The present disclosure relates to thermally actuated flow-control valves. More particularly, the present disclosure relates to valves including wax-filled actuators employed to control the flow of transmission fluid or coolant in automatic transmissions or other heat producing automotive systems.
The use of wax-filled actuators or wax motors in automotive systems is well known. Wax actuators typically utilized in automotive systems are employed to regulate the flow of engine fluids and prevent overheating. Such actuators are designed to open or close in response to a predetermined change in temperature. Wax-filled actuators are reliable temperature sensitive actuators that require no external energy, such as electricity or externally applied actuation force, such as a cable or lever.

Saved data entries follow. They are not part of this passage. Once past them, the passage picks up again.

===== src/rtl/core/assert_macros.svh =====
// Assertion macros used by the top module of the stop-and-light sequencer.
// No dependencies; take in by `include inside a module body.
`ifndef ASSERT_MACROS_SVH
`define ASSERT_MACROS_SVH

// Check a property on every rising edge outside of reset.
`define SLMS_ASSERT(lbl, clk, rst_n, prop, msg) \
    lbl: assert property (@(posedge clk) disable iff (!rst_n) (prop)) else $error(msg);

// Check that the consequent holds on the next edge after the antecedent, outside of reset.
`define SLMS_ASSERT_NEXT(lbl, clk, rst_n, ante, cons, msg) \
    lbl: assert property (@(posedge clk) disable iff (!rst_n) (ante) |=> (cons)) \
        else $error(msg);

`endif


===== src/rtl/core/slms_pkg.sv =====
// Types and constants of the stop-and-light mode sequencer.
// No dependencies; used by every module of the block.
`timescale 1ns / 1ps

package slms_pkg;

    // Mode codes of the planner
    localparam logic [3:0] MODE_DRIVING      = 4'd0;
    localparam logic [3:0] MODE_TL_NEAR      = 4'd1;
    localparam logic [3:0] MODE_TL_GO        = 4'd2;
    localparam logic [3:0] MODE_TL_WILL_STOP = 4'd3;
    localparam logic [3:0] MODE_TL_SLOW_DOWN = 4'd4;
    localparam logic [3:0] MODE_TL_WAITING   = 4'd5;
    localparam logic [3:0] MODE_ST_NEAR      = 4'd6;
    localparam logic [3:0] MODE_ST_WILL_STOP = 4'd7;
    localparam logic [3:0] MODE_ST_WAITING   = 4'd8;
    localparam logic [3:0] MODE_ST_GO        = 4'd9;

    // Light colour codes
    localparam logic [1:0] COLOUR_UNKNOWN = 2'd0;
    localparam logic [1:0] COLOUR_RED     = 2'd1;
    localparam logic [1:0] COLOUR_YELLOW  = 2'd2;
    localparam logic [1:0] COLOUR_GREEN   = 2'd3;

    // Configuration register indexes
    localparam int unsigned CFG_ADDR_W = 3;
    localparam int unsigned CFG_DATA_W = 32;
    localparam logic [CFG_ADDR_W-1:0] CFG_IGNORE_TRAFFIC_RULES = 3'd0;
    localparam logic [CFG_ADDR_W-1:0] CFG_LEAVE_GO_SPEED       = 3'd1;
    localparam logic [CFG_ADDR_W-1:0] CFG_STANDSTILL_SPEED     = 3'd2;
    localparam logic [CFG_ADDR_W-1:0] CFG_MIN_STOP_LINE_GAP    = 3'd3;
    localparam logic [CFG_ADDR_W-1:0] CFG_STOP_WAIT_MS         = 3'd4;
    localparam logic [CFG_ADDR_W-1:0] CFG_EMERGENCY_EXIT_MS    = 3'd5;
    localparam logic [CFG_ADDR_W-1:0] CFG_STOP_GO_HOLD_MS      = 3'd6;

    // Reset values of the configuration registers
    localparam logic [14:0] RST_LEAVE_GO_SPEED    = 15'd100;
    localparam logic [14:0] RST_STANDSTILL_SPEED  = 15'd10;
    localparam logic [15:0] RST_MIN_STOP_LINE_GAP = 16'd200;
    localparam logic [31:0] RST_STOP_WAIT_MS      = 32'd3000;
    localparam logic [31:0] RST_EMERGENCY_EXIT_MS = 32'd10000;
    localparam logic [31:0] RST_STOP_GO_HOLD_MS   = 32'd2000;

    typedef struct packed {
        logic        ignore_traffic_rules;
        logic [14:0] leave_go_speed;
        logic [14:0] standstill_speed;
        logic [15:0] min_stop_line_gap;
        logic [31:0] stop_wait_ms;
        logic [31:0] emergency_exit_ms;
        logic [31:0] stop_go_hold_ms;
    } t_cfg;

    typedef struct packed {
        logic               light_seen;
        logic               stop_seen;
        logic [1:0]         light_colour;
        logic [15:0]        braking_distance;
        logic signed [15:0] speed;
        logic [15:0]        stop_line_distance;
        logic               crossing_clear;
        logic [31:0]        now_ms;
    } t_in_item;

    typedef struct packed {
        logic [3:0] mode;
        logic       in_light_group;
        logic       in_stop_group;
        logic       mode_changed;
    } t_out_item;

endpackage


===== src/rtl/core/slms_cfg_regs.sv =====
// Configuration register file of the stop-and-light mode sequencer.
// Depends on slms_pkg for the register indexes, reset values and t_cfg.
`timescale 1ns / 1ps

module slms_cfg_regs (
    input  logic                             i_clk,
    input  logic                             i_rst_n,
    input  logic                             i_cfg_wr_en,
    input  logic [slms_pkg::CFG_ADDR_W-1:0]  i_cfg_addr,
    input  logic [slms_pkg::CFG_DATA_W-1:0]  i_cfg_wr_data,
    output slms_pkg::t_cfg                   o_cfg
);
    import slms_pkg::*;

    t_cfg r_cfg;

    // Reset to the defaults, else write the addressed register; unknown indexes are dropped
    always_ff @(posedge i_clk) begin
        if (!i_rst_n) begin
            r_cfg.ignore_traffic_rules <= 1'b0;
            r_cfg.leave_go_speed       <= RST_LEAVE_GO_SPEED;
            r_cfg.standstill_speed     <= RST_STANDSTILL_SPEED;
            r_cfg.min_stop_line_gap    <= RST_MIN_STOP_LINE_GAP;
            r_cfg.stop_wait_ms         <= RST_STOP_WAIT_MS;
            r_cfg.emergency_exit_ms    <= RST_EMERGENCY_EXIT_MS;
            r_cfg.stop_go_hold_ms      <= RST_STOP_GO_HOLD_MS;
        end else if (i_cfg_wr_en) begin
            unique case (i_cfg_addr)
                CFG_IGNORE_TRAFFIC_RULES: r_cfg.ignore_traffic_rules <= i_cfg_wr_data[0];
                CFG_LEAVE_GO_SPEED:       r_cfg.leave_go_speed       <= i_cfg_wr_data[14:0];
                CFG_STANDSTILL_SPEED:     r_cfg.standstill_speed     <= i_cfg_wr_data[14:0];
                CFG_MIN_STOP_LINE_GAP:    r_cfg.min_stop_line_gap    <= i_cfg_wr_data[15:0];
                CFG_STOP_WAIT_MS:         r_cfg.stop_wait_ms         <= i_cfg_wr_data;
                CFG_EMERGENCY_EXIT_MS:    r_cfg.emergency_exit_ms    <= i_cfg_wr_data;
                CFG_STOP_GO_HOLD_MS:      r_cfg.stop_go_hold_ms      <= i_cfg_wr_data;
                default: begin
                end
            endcase
        end
    end

    assign o_cfg = r_cfg;

endmodule


===== src/rtl/core/slms_mode_fsm.sv =====
// Planner mode state machine with its wait timestamps.
// Depends on slms_pkg for mode and colour codes and the item types.
`timescale 1ns / 1ps

module slms_mode_fsm (
    input  logic                i_clk,
    input  logic                i_rst_n,
    input  logic                i_step,
    input  slms_pkg::t_cfg      i_cfg,
    input  slms_pkg::t_in_item  i_item,
    output slms_pkg::t_out_item o_result
);
    import slms_pkg::*;

    typedef enum logic [3:0] {
        S_DRIVING      = MODE_DRIVING,
        S_TL_NEAR      = MODE_TL_NEAR,
        S_TL_GO        = MODE_TL_GO,
        S_TL_WILL_STOP = MODE_TL_WILL_STOP,
        S_TL_SLOW_DOWN = MODE_TL_SLOW_DOWN,
        S_TL_WAITING   = MODE_TL_WAITING,
        S_ST_NEAR      = MODE_ST_NEAR,
        S_ST_WILL_STOP = MODE_ST_WILL_STOP,
        S_ST_WAITING   = MODE_ST_WAITING,
        S_ST_GO        = MODE_ST_GO
    } t_mode;

    t_mode       r_mode, n_mode;
    logic [31:0] r_stop_wait_since, n_stop_wait_since;
    logic [31:0] r_blind_since, n_blind_since;
    logic        r_blind_valid, n_blind_valid;
    logic [31:0] r_go_since, n_go_since;
    logic        r_go_valid, n_go_valid;

    logic               w_line_lt_brake, w_line_le_brake;
    logic               w_line_lt_gap, w_line_le_gap;
    logic               w_fast, w_slow_lt, w_slow_le;
    logic signed [15:0] w_leave_s, w_still_s;
    logic [31:0]        w_stop_wait_el, w_go_el, w_blind_el, w_blind_since_nx;
    logic               w_col_unknown, w_col_red, w_col_yellow, w_col_green;
    logic               w_go_done, w_blind_exit, w_stop_wait_done;

    // Distance and speed compares; thresholds are non-negative signed values
    assign w_leave_s       = $signed({1'b0, i_cfg.leave_go_speed});
    assign w_still_s       = $signed({1'b0, i_cfg.standstill_speed});
    assign w_line_lt_brake = i_item.stop_line_distance <  i_item.braking_distance;
    assign w_line_le_brake = i_item.stop_line_distance <= i_item.braking_distance;
    assign w_line_lt_gap   = i_item.stop_line_distance <  i_cfg.min_stop_line_gap;
    assign w_line_le_gap   = i_item.stop_line_distance <= i_cfg.min_stop_line_gap;
    assign w_fast          = i_item.speed >  w_leave_s;
    assign w_slow_lt       = i_item.speed <  w_still_s;
    assign w_slow_le       = i_item.speed <= w_still_s;

    assign w_col_unknown = i_item.light_colour == COLOUR_UNKNOWN;
    assign w_col_red     = i_item.light_colour == COLOUR_RED;
    assign w_col_yellow  = i_item.light_colour == COLOUR_YELLOW;
    assign w_col_green   = i_item.light_colour == COLOUR_GREEN;

    // Elapsed times, wrapping modulo 2^32
    assign w_stop_wait_el   = i_item.now_ms - r_stop_wait_since;
    assign w_go_el          = i_item.now_ms - r_go_since;
    assign w_stop_wait_done = i_item.crossing_clear && w_slow_le &&
                              (w_stop_wait_el > i_cfg.stop_wait_ms);
    assign w_go_done        = w_fast && r_go_valid && (w_go_el >= i_cfg.stop_go_hold_ms);

    // Blind wait: keep a held start, take now when the colour is unknown and none is held
    assign w_blind_since_nx = (w_col_unknown && !r_blind_valid) ? i_item.now_ms
                                                                : r_blind_since;
    assign w_blind_el       = i_item.now_ms - w_blind_since_nx;
    assign w_blind_exit     = w_col_unknown && i_item.crossing_clear &&
                              (w_blind_el >= i_cfg.emergency_exit_ms);

    // Transition logic for the full and the reduced rule sets
    always_comb begin
        n_mode            = r_mode;
        n_stop_wait_since = r_stop_wait_since;
        n_blind_since     = r_blind_since;
        n_blind_valid     = r_blind_valid;
        n_go_since        = r_go_since;
        n_go_valid        = r_go_valid;
        if (!i_cfg.ignore_traffic_rules) begin
            unique case (r_mode)
                S_DRIVING: begin
                    if (i_item.light_seen)     n_mode = S_TL_NEAR;
                    else if (i_item.stop_seen) n_mode = S_ST_NEAR;
                end
                S_TL_NEAR: begin
                    if (w_col_green && w_line_lt_brake)              n_mode = S_TL_GO;
                    else if (w_col_red && w_line_lt_brake)           n_mode = S_TL_WILL_STOP;
                    else if (w_col_red)                              n_mode = S_TL_SLOW_DOWN;
                    else if (w_col_yellow)                           n_mode = S_TL_WILL_STOP;
                    else if (i_item.stop_seen && w_col_unknown)      n_mode = S_DRIVING;
                end
                S_TL_GO: begin
                    if (w_fast && (w_col_unknown || w_col_red)) n_mode = S_DRIVING;
                end
                S_TL_WILL_STOP: begin
                    if (w_col_green)                       n_mode = S_TL_GO;
                    else if (w_line_lt_gap || w_slow_lt)   n_mode = S_TL_WAITING;
                end
                S_TL_SLOW_DOWN: begin
                    if (w_col_green)                         n_mode = S_TL_GO;
                    else if (w_col_red && w_line_le_brake)   n_mode = S_TL_WILL_STOP;
                end
                S_TL_WAITING: begin
                    n_blind_since = w_blind_since_nx;
                    n_blind_valid = w_col_unknown;
                    if (w_col_green || w_blind_exit) n_mode = S_TL_GO;
                end
                S_ST_NEAR: begin
                    if (w_line_le_brake)        n_mode = S_ST_WILL_STOP;
                    else if (i_item.light_seen) n_mode = S_DRIVING;
                end
                S_ST_WILL_STOP: begin
                    if (w_line_le_gap) begin
                        n_mode            = S_ST_WAITING;
                        n_stop_wait_since = i_item.now_ms;
                    end
                end
                S_ST_WAITING: begin
                    if (w_stop_wait_done) begin
                        n_mode     = S_ST_GO;
                        n_go_since = i_item.now_ms;
                        n_go_valid = 1'b1;
                    end
                end
                S_ST_GO: begin
                    if (w_go_done) n_mode = S_DRIVING;
                end
                default: begin
                end
            endcase
        end else begin
            unique case (r_mode)
                S_DRIVING: begin
                    if (i_item.light_seen || i_item.stop_seen) n_mode = S_ST_NEAR;
                end
                S_TL_NEAR, S_TL_GO, S_TL_WILL_STOP, S_TL_SLOW_DOWN, S_TL_WAITING: begin
                    n_mode = S_DRIVING;
                end
                S_ST_NEAR: begin
                    if (w_line_le_brake) n_mode = S_ST_WILL_STOP;
                end
                S_ST_WILL_STOP: begin
                    if (w_line_le_gap) n_mode = S_ST_WAITING;
                end
                S_ST_WAITING: begin
                    if (i_item.crossing_clear) begin
                        n_mode     = S_ST_GO;
                        n_go_since = i_item.now_ms;
                        n_go_valid = 1'b1;
                    end
                end
                S_ST_GO: begin
                    if (w_go_done) n_mode = S_DRIVING;
                end
                default: begin
                end
            endcase
        end
    end

    // Advance the mode and timestamps once per processed transaction
    always_ff @(posedge i_clk) begin
        if (!i_rst_n) begin
            r_mode            <= S_DRIVING;
            r_stop_wait_since <= '0;
            r_blind_since     <= '0;
            r_blind_valid     <= 1'b0;
            r_go_since        <= '0;
            r_go_valid        <= 1'b0;
        end else if (i_step) begin
            r_mode            <= n_mode;
            r_stop_wait_since <= n_stop_wait_since;
            r_blind_since     <= n_blind_since;
            r_blind_valid     <= n_blind_valid;
            r_go_since        <= n_go_since;
            r_go_valid        <= n_go_valid;
        end
    end

    // Result of this transaction
    assign o_result.mode           = n_mode;
    assign o_result.in_light_group = !i_cfg.ignore_traffic_rules &&
                                     (n_mode >= S_TL_NEAR) && (n_mode <= S_TL_WAITING);
    assign o_result.in_stop_group  = (n_mode >= S_ST_NEAR) && (n_mode <= S_ST_GO);
    assign o_result.mode_changed   = n_mode != r_mode;

endmodule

In temperature sensitive automotive systems, there is no or restricted flow of fluid to designated fluid passages when the fluid is cool and the wax actuator is closed. As the fluid warms up, the wax actuator begins to open, and permits fluid to flow. As the temperature of the fluid increases, the wax actuator progressively reaches its fully open, or fully “stroked” position, when the fluid reaches a predetermined operating temperature. The wax actuator fluctuates between the nominal opening position and the fully stroked position as the temperature of the engine fluctuates.
The wax actuator conventionally comprises a rigid wax-filled cup, a guide and a piston received within the guide. The wax transitions between a solid and a liquid state over a predetermined temperature range, and typically expands in volume as the wax becomes a liquid. The guide is fixed to the cup and retains a flexible diaphragm to contain the wax in the cup. The guide defines an axial passage for a piston, which reciprocates in the axial passage according to pressure from the wax beneath the diaphragm. Thus, the axial length of the actuator changes according to the temperature of the wax, which is responsive to the temperature of the surrounding fluid.
The wax-filled actuator is typically contained in a housing or aperture, with the piston arranged to deliver the force of the expanding wax to move the actuator body (the cup/guide) which may include a disc valve affixed to the piston, the cup/guide, or both. A return spring is also positioned to return the piston to its retracted/cold position when the temperature of the fluid falls and the wax returns to its smaller volume. The return spring is selected to overcome the friction of the piston in the axial passage and any linkage or valve associated with the actuator, to ensure reliable return to the closed or cold position.
In prior art wax-filled actuators of this type, there is a trade-off between the space occupied by the device, and the amount of fluid flow through the system. Under certain circumstances, the size and structure of the actuator may inhibit the effective flow of fluid through the system. Decreased fluid flow is particularly troublesome in systems having sensitive components requiring an adequate supply of fluid, yet other structural considerations limit the free space that the actuator may travel between the open and closed positions. Thus, spacial constraints limit the effectiveness of wax actuators in certain environments.
Consequently there exists a need for a simple thermally actuated flow-control valve that allows fluid to flow efficiently through the system with a limited amount of travel between the open and closed positions.